11. The set of instructions that can be executed by the at least one processor of the computing device may further be given to the computing device: A non-temporary computer-readable medium according to claim 10, which enables the evaluation of the similarity of the plurality of patterns based on the distance features of the plurality of vectors.

12. The non-temporary computer-readable medium according to claim 9, wherein the multiple patterns after the Fourier transform are separated into multiple sets of patterns by using a k-means algorithm based on distance features.
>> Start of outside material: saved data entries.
===== src/rtl/ddr3_frame_arbiter_if.sv =====
// ddr3_frame_arbiter_if: DDR3 user command port handshake between arbiter (master) and controller (slave).
interface ddr3_frame_arbiter_if;
    logic        cmd_valid;
    logic        cmd_ready;
    logic        cmd_we;
    logic [27:0] cmd_addr;
    logic [7:0]  cmd_len;
    logic        burst_done;
    modport master (output cmd_valid, cmd_we, cmd_addr, cmd_len, input cmd_ready, burst_done);
    modport slave  (input cmd_valid, cmd_we, cmd_addr, cmd_len, output cmd_ready, burst_done);
endinterface


===== src/rtl/ddr3_frame_arbiter.sv =====
// ddr3_frame_arbiter: burst-level arbitration of camera writes and LCD reads on one DDR3 command
// port, with burst address generation and ping-pong frame banks.
module ddr3_frame_arbiter #(
    parameter int BURST_LEN  = 64,
    parameter int ADDR_STEP  = 8,
    parameter int FIFO_DEPTH = 512,
    parameter int LOW_WM     = 128,
    parameter int CNT_W      = 10,
    parameter int BANK_SHIFT = 23
) (
    input  logic                 clk,
    input  logic                 rst,
    input  logic                 init_done_i,
    input  logic [27:0]          ddr3_addr_max_i,
    input  logic                 wr_frame_start_i,
    input  logic                 rd_frame_start_i,
    input  logic [CNT_W-1:0]     wr_fifo_cnt_i,
    input  logic [CNT_W-1:0]     rd_fifo_cnt_i,
    ddr3_frame_arbiter_if.master cmd_if,
    output logic                 wr_bank_o,
    output logic                 rd_bank_o,
    output logic                 rd_enable_o
);
    localparam logic [1:0] IDLE = 2'd0, GRANT = 2'd1, CMD = 2'd2, WAIT = 2'd3;
    localparam logic [CNT_W-1:0] WR_TH  = CNT_W'(BURST_LEN);
    localparam logic [CNT_W-1:0] RD_TH  = CNT_W'(FIFO_DEPTH - BURST_LEN);
    localparam logic [CNT_W-1:0] URG_TH = CNT_W'(LOW_WM);
    localparam logic [28:0]      STEP   = 29'(BURST_LEN * ADDR_STEP);

    logic [1:0]  state_q, state_d;
    logic        gnt_wr_q, gnt_wr_d, last_wr_q;
    logic        cmd_valid_q, cmd_we_q;
    logic [27:0] cmd_addr_q, wr_off_q, rd_off_q, off_d;
    logic [28:0] off_sum;
    logic        wr_bank_q, rd_bank_q, done_bank_q, rd_enable_q, wr_pend_q, rd_pend_q;
    logic        wr_req, rd_req, urgent, idle, hs, wr_go, rd_go;

    always_comb begin
        wr_req   = init_done_i & (wr_fifo_cnt_i >= WR_TH);
        rd_req   = init_done_i & rd_enable_q & (rd_fifo_cnt_i <= RD_TH);
        urgent   = rd_req & (rd_fifo_cnt_i < URG_TH);
        gnt_wr_d = urgent ? 1'b0 : (wr_req & rd_req) ? ~last_wr_q : wr_req;
        idle     = state_q == IDLE;
        hs       = (state_q == CMD) & cmd_if.cmd_ready;
        wr_go    = idle & (wr_frame_start_i | wr_pend_q);
        rd_go    = idle & (rd_frame_start_i | rd_pend_q);
        off_sum  = {1'b0, cmd_we_q ? wr_off_q : rd_off_q} + STEP;
        off_d    = (off_sum >= {1'b0, ddr3_addr_max_i}) ? 28'd0 : off_sum[27:0];
        state_d  = idle ? ((wr_req | rd_req) ? GRANT : IDLE) :
                   (state_q == GRANT) ? CMD :
                   hs ? WAIT :
                   ((state_q == WAIT) & cmd_if.burst_done) ? IDLE : state_q;
    end

    always_ff @(posedge clk) begin
        if (rst) begin
            state_q     <= IDLE;
            gnt_wr_q    <= 1'b0;
            last_wr_q   <= 1'b0;
            cmd_valid_q <= 1'b0;
            cmd_we_q    <= 1'b0;
            cmd_addr_q  <= '0;
            wr_off_q    <= '0;
            rd_off_q    <= '0;
            wr_bank_q   <= 1'b0;
            rd_bank_q   <= 1'b0;
            done_bank_q <= 1'b0;
            rd_enable_q <= 1'b0;
            wr_pend_q   <= 1'b0;
            rd_pend_q   <= 1'b0;
        end else begin
            state_q   <= state_d;
            wr_pend_q <= ~idle & (wr_pend_q | wr_frame_start_i);
            rd_pend_q <= ~idle & (rd_pend_q | rd_frame_start_i);
            if (idle) gnt_wr_q <= gnt_wr_d;
            if (state_q == GRANT) begin
                cmd_valid_q <= 1'b1;
                cmd_we_q    <= gnt_wr_q;
                last_wr_q   <= gnt_wr_q;
                cmd_addr_q  <= gnt_wr_q ? (({27'd0, wr_bank_q} << BANK_SHIFT) | wr_off_q)
                                        : (({27'd0, rd_bank_q} << BANK_SHIFT) | rd_off_q);
            end
            if (hs) begin
                cmd_valid_q <= 1'b0;
                if (cmd_we_q) wr_off_q <= off_d;
                else rd_off_q <= off_d;
            end
            // start events only land in IDLE so an in-flight burst keeps its bank/offset
            if (wr_go) begin
                wr_off_q    <= '0;
                wr_bank_q   <= ~wr_bank_q;
                done_bank_q <= wr_bank_q;
                rd_enable_q <= 1'b1;
            end
            if (rd_go) begin
                rd_off_q  <= '0;
                rd_bank_q <= wr_go ? wr_bank_q : done_bank_q;
            end
        end
    end

    assign cmd_if.cmd_valid = cmd_valid_q;
    assign cmd_if.cmd_we    = cmd_we_q;
    assign cmd_if.cmd_addr  = cmd_addr_q;
    assign cmd_if.cmd_len   = 8'(BURST_LEN - 1);
    assign wr_bank_o        = wr_bank_q;
    assign rd_bank_o        = rd_bank_q;
    assign rd_enable_o      = rd_enable_q;
endmodule

===== src/flat_wrapper.sv =====
// flat-port wrapper written by rule: the top's interface ports become plain ports
module ddr3_frame_arbiter_flat 
#(
    parameter int BURST_LEN  = 64,
    parameter int ADDR_STEP  = 8,
    parameter int FIFO_DEPTH = 512,
    parameter int LOW_WM     = 128,
    parameter int CNT_W      = 10,
    parameter int BANK_SHIFT = 23
)
  (clk, rst, init_done_i, ddr3_addr_max_i, wr_frame_start_i, rd_frame_start_i, wr_fifo_cnt_i, rd_fifo_cnt_i, wr_bank_o, rd_bank_o, rd_enable_o, cmd_if_cmd_valid, cmd_if_cmd_we, cmd_if_cmd_addr, cmd_if_cmd_len, cmd_if_cmd_ready, cmd_if_burst_done);
  ddr3_frame_arbiter_if cmd_if_i ();
  input  logic clk;
  input  logic rst;
  input  logic init_done_i;
  input  logic [27:0] ddr3_addr_max_i;
  input  logic wr_frame_start_i;
  input  logic rd_frame_start_i;
  input  logic [CNT_W-1:0] wr_fifo_cnt_i;
  input  logic [CNT_W-1:0] rd_fifo_cnt_i;
  output logic wr_bank_o;
  output logic rd_bank_o;
  output logic rd_enable_o;
  output wire logic [$bits(cmd_if_i.cmd_valid)-1:0] cmd_if_cmd_valid;
  output wire logic [$bits(cmd_if_i.cmd_we)-1:0] cmd_if_cmd_we;
  output wire logic [$bits(cmd_if_i.cmd_addr)-1:0] cmd_if_cmd_addr;
  output wire logic [$bits(cmd_if_i.cmd_len)-1:0] cmd_if_cmd_len;
  input wire logic [$bits(cmd_if_i.cmd_ready)-1:0] cmd_if_cmd_ready;
  input wire logic [$bits(cmd_if_i.burst_done)-1:0] cmd_if_burst_done;
  assign cmd_if_cmd_valid = cmd_if_i.cmd_valid;
  assign cmd_if_cmd_we = cmd_if_i.cmd_we;
  assign cmd_if_cmd_addr = cmd_if_i.cmd_addr;
  assign cmd_if_cmd_len = cmd_if_i.cmd_len;
  assign cmd_if_i.cmd_ready = cmd_if_cmd_ready;
  assign cmd_if_i.burst_done = cmd_if_burst_done;
  ddr3_frame_arbiter #(.BURST_LEN(BURST_LEN), .ADDR_STEP(ADDR_STEP), .FIFO_DEPTH(FIFO_DEPTH), .LOW_WM(LOW_WM), .CNT_W(CNT_W), .BANK_SHIFT(BANK_SHIFT)) u_core (.clk(clk), .rst(rst), .init_done_i(init_done_i), .ddr3_addr_max_i(ddr3_addr_max_i), .wr_frame_start_i(wr_frame_start_i), .rd_frame_start_i(rd_frame_start_i), .wr_fifo_cnt_i(wr_fifo_cnt_i), .rd_fifo_cnt_i(rd_fifo_cnt_i), .cmd_if(cmd_if_i), .wr_bank_o(wr_bank_o), .rd_bank_o(rd_bank_o), .rd_enable_o(rd_enable_o));
endmodule

===== config.mk =====
export PLATFORM = sky130hd
export DESIGN_NAME = ddr3_frame_arbiter_flat
export DESIGN_NICKNAME = d
export VERILOG_FILES = /design/src/rtl/ddr3_frame_arbiter_if.sv /design/src/rtl/ddr3_frame_arbiter.sv /design/src/flat_wrapper.sv
export SDC_FILE = /design/constraint.sdc
export NUM_CORES = 1
export LEC_CHECK = 0
export ABC_CLOCK_PERIOD_IN_PS = 11800
export CORE_MARGIN = 10
export CORE_UTILIZATION = 31
export DETAILED_ROUTE_END_ITERATION = 10
export SYNTH_ARGS = -nofsm -noshare
export SYNTH_HDL_FRONTEND = slang
export SYNTH_SLANG_ARGS = --single-unit

===== constraint.sdc =====
create_clock -name clk -period 11.8 [get_ports clk]
set_clock_uncertainty 0.05 [all_clocks]
set_input_delay 2.36 -clock clk [delete_from_list [all_inputs] [get_ports clk]]
set_output_delay 2.36 -clock clk [all_outputs]
set_load 0.1 [all_outputs]
===== config.mk =====
export PLATFORM = sky130hd
export DESIGN_NAME = i2c_master_byte_fsm
export DESIGN_NICKNAME = d
export VERILOG_FILES = /design/src/rtl/i2c_master_byte_fsm.sv
export SDC_FILE = /design/constraint.sdc
export NUM_CORES = 1
export LEC_CHECK = 0
export ABC_AREA = 1
export CAP_MARGIN = 30
export CORE_ASPECT_RATIO = 1.1
export CORE_UTILIZATION = 55
export DETAILED_ROUTE_END_ITERATION = 12
export GPL_ROUTABILITY_DRIVEN = 1
export PLACE_DENSITY = 0.92
export SYNTH_ARGS = -nofsm -noshare
export SYNTH_HDL_FRONTEND = slang
export SYNTH_SLANG_ARGS = --single-unit

===== constraint.sdc =====
create_clock -name clk -period 2.35 [get_ports clk]
set_input_delay 0.235 -clock clk [delete_from_list [all_inputs] [get_ports clk]]
set_output_delay 0.235 -clock clk [all_outputs]
set_load 0.02 [all_outputs]

===== src/rtl/i2c_master_byte_fsm.sv =====
// i2c_master_byte_fsm: byte-level I2C master sequencer.
// Steps START/address/data/ACK/STOP on the data_clk phase from the clock generator.
module i2c_master_byte_fsm #(
  parameter int ADDR_W = 7,
  parameter int DATA_W = 8
) (
  input  logic              clk,
  input  logic              rst,
  input  logic              data_clk,
  input  logic              ena,
  input  logic [ADDR_W-1:0] addr,
  input  logic              rw,
  input  logic [DATA_W-1:0] data_wr,
  input  logic              sda_in,
  output logic              sda_drive_low,
  output logic              scl_not_ena,
  output logic              busy,
  output logic [DATA_W-1:0] data_rd,
  output logic              ack_error
);

  localparam int AW    = ADDR_W + 1;
  localparam int DCW   = $clog2(DATA_W);
  localparam int ACW   = $clog2(AW);
  localparam int CNT_W = (DCW > ACW) ? DCW : ACW;

  localparam logic [CNT_W-1:0] CNT_MAX = CNT_W'(DATA_W - 1);
  localparam logic [CNT_W-1:0] CNT_ADR = CNT_W'(ADDR_W);

  typedef enum logic [3:0] {
    READY,
    START,
    COMMAND,
    SLV_ACK1,
    WR,
    RD,
    SLV_ACK2,
    MSTR_ACK,
    STOP
  } state_t;

  state_t            state;
  logic              data_clk_prev;
  logic              sda_int;
  logic              scl_ena;
  logic [CNT_W-1:0]  bit_cnt;
  logic [AW-1:0]     addr_rw;
  logic [DATA_W-1:0] data_tx;
  logic [DATA_W-1:0] data_rx;

  logic             rise;
  logic             fall;
  logic             same;
  logic [CNT_W-1:0] cnt_dec;

  assign rise    = data_clk & ~data_clk_prev;
  assign fall    = ~data_clk & data_clk_prev;
  assign same    = ({addr, rw} == addr_rw);
  assign cnt_dec = bit_cnt - 1'b1;

  // START and STOP hold SDA low while SCL is released high
  assign sda_drive_low = (state == START) || (state == STOP) || !sda_int;
  assign scl_not_ena   = ~scl_ena;

  always_ff @(posedge clk) begin
    if (rst) begin
      state         <= READY;
      data_clk_prev <= 1'b0;
      busy          <= 1'b0;
      sda_int       <= 1'b1;
      scl_ena       <= 1'b0;
      bit_cnt       <= CNT_MAX;
      addr_rw       <= '0;
      data_tx       <= '0;
      data_rx       <= '0;
      data_rd       <= '0;
      ack_error     <= 1'b0;
    end else begin
      data_clk_prev <= data_clk;
      if (rise) begin
        unique case (state)
          READY: begin
            if (ena) begin
              busy      <= 1'b1;
              addr_rw   <= {addr, rw};
              data_tx   <= data_wr;
              ack_error <= 1'b0;
              state     <= START;
            end else begin
              busy <= 1'b0;
            end
          end
          START: begin
            sda_int <= addr_rw[AW-1];
            bit_cnt <= CNT_ADR;
            state   <= COMMAND;
          end
          COMMAND: begin
            if (bit_cnt == '0) begin
              sda_int <= 1'b1;
              bit_cnt <= CNT_MAX;
              state   <= SLV_ACK1;
            end else begin
              bit_cnt <= cnt_dec;
              sda_int <= addr_rw[cnt_dec];
            end
          end
          SLV_ACK1: begin
            if (addr_rw[0]) begin
              sda_int <= 1'b1;
              state   <= RD;
            end else begin
              sda_int <= data_tx[DATA_W-1];
              state   <= WR;
            end
          end
          WR: begin
            if (bit_cnt == '0) begin
              sda_int <= 1'b1;
              bit_cnt <= CNT_MAX;
              busy    <= 1'b0;
              state   <= SLV_ACK2;
            end else begin
              bit_cnt <= cnt_dec;
              sda_int <= data_tx[cnt_dec];
            end
          end
          SLV_ACK2: begin
            if (ena && same) begin
              busy    <= 1'b1;
              data_tx <= data_wr;
              sda_int <= data_wr[DATA_W-1];
              state   <= WR;
            end else begin
              state <= STOP;
            end
          end
          RD: begin
            if (bit_cnt == '0) begin
              data_rd <= data_rx;
              busy    <= 1'b0;
              bit_cnt <= CNT_MAX;
              sda_int <= ~(ena && same);
              state   <= MSTR_ACK;
            end else begin
              bit_cnt <= cnt_dec;
            end
          end
          MSTR_ACK: begin
            if (ena && same) begin
              busy    <= 1'b1;
              sda_int <= 1'b1;
              state   <= RD;
            end else begin
              state <= STOP;
            end
          end
          STOP: begin
            // release even if a master ACK was left on the line
            busy    <= 1'b0;
            sda_int <= 1'b1;
            state   <= READY;
          end
          default: state <= READY;
        endcase
      end else if (fall) begin
        unique case (state)
          START:    scl_ena <= 1'b1;
          STOP:     scl_ena <= 1'b0;
          SLV_ACK1: if (sda_in) ack_error <= 1'b1;
          SLV_ACK2: if (sda_in) ack_error <= 1'b1;
          RD:       data_rx[bit_cnt] <= sda_in;
          default: ;
        endcase
      end
    end
  end

endmodule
13. Performing the aforementioned hierarchical clustering means: A non-temporary computer-readable medium according to claim 9, comprising recursively classifying each set of patterns based on the results of recursively evaluating the features at each hierarchical level.

14. The set of instructions that can be executed by at least one processor of the computing device further: To evaluate the aforementioned feature, an agglomeration test is performed, and the agglomeration test is: To obtain evaluation results, evaluate the degree of cohesion of the patterns in each of the aforementioned sets; and A non-temporary computer-readable medium according to claim 9, comprising determining whether recursive segmentation should be temporarily suspended according to the evaluation result.

15. The set of instructions that can be executed by the at least one processor of the computing device may further be given to the computing device: A non-temporary computer-readable medium according to claim 14, which is configured to receive user input indicating parameters associated with evaluating the degree of cohesion.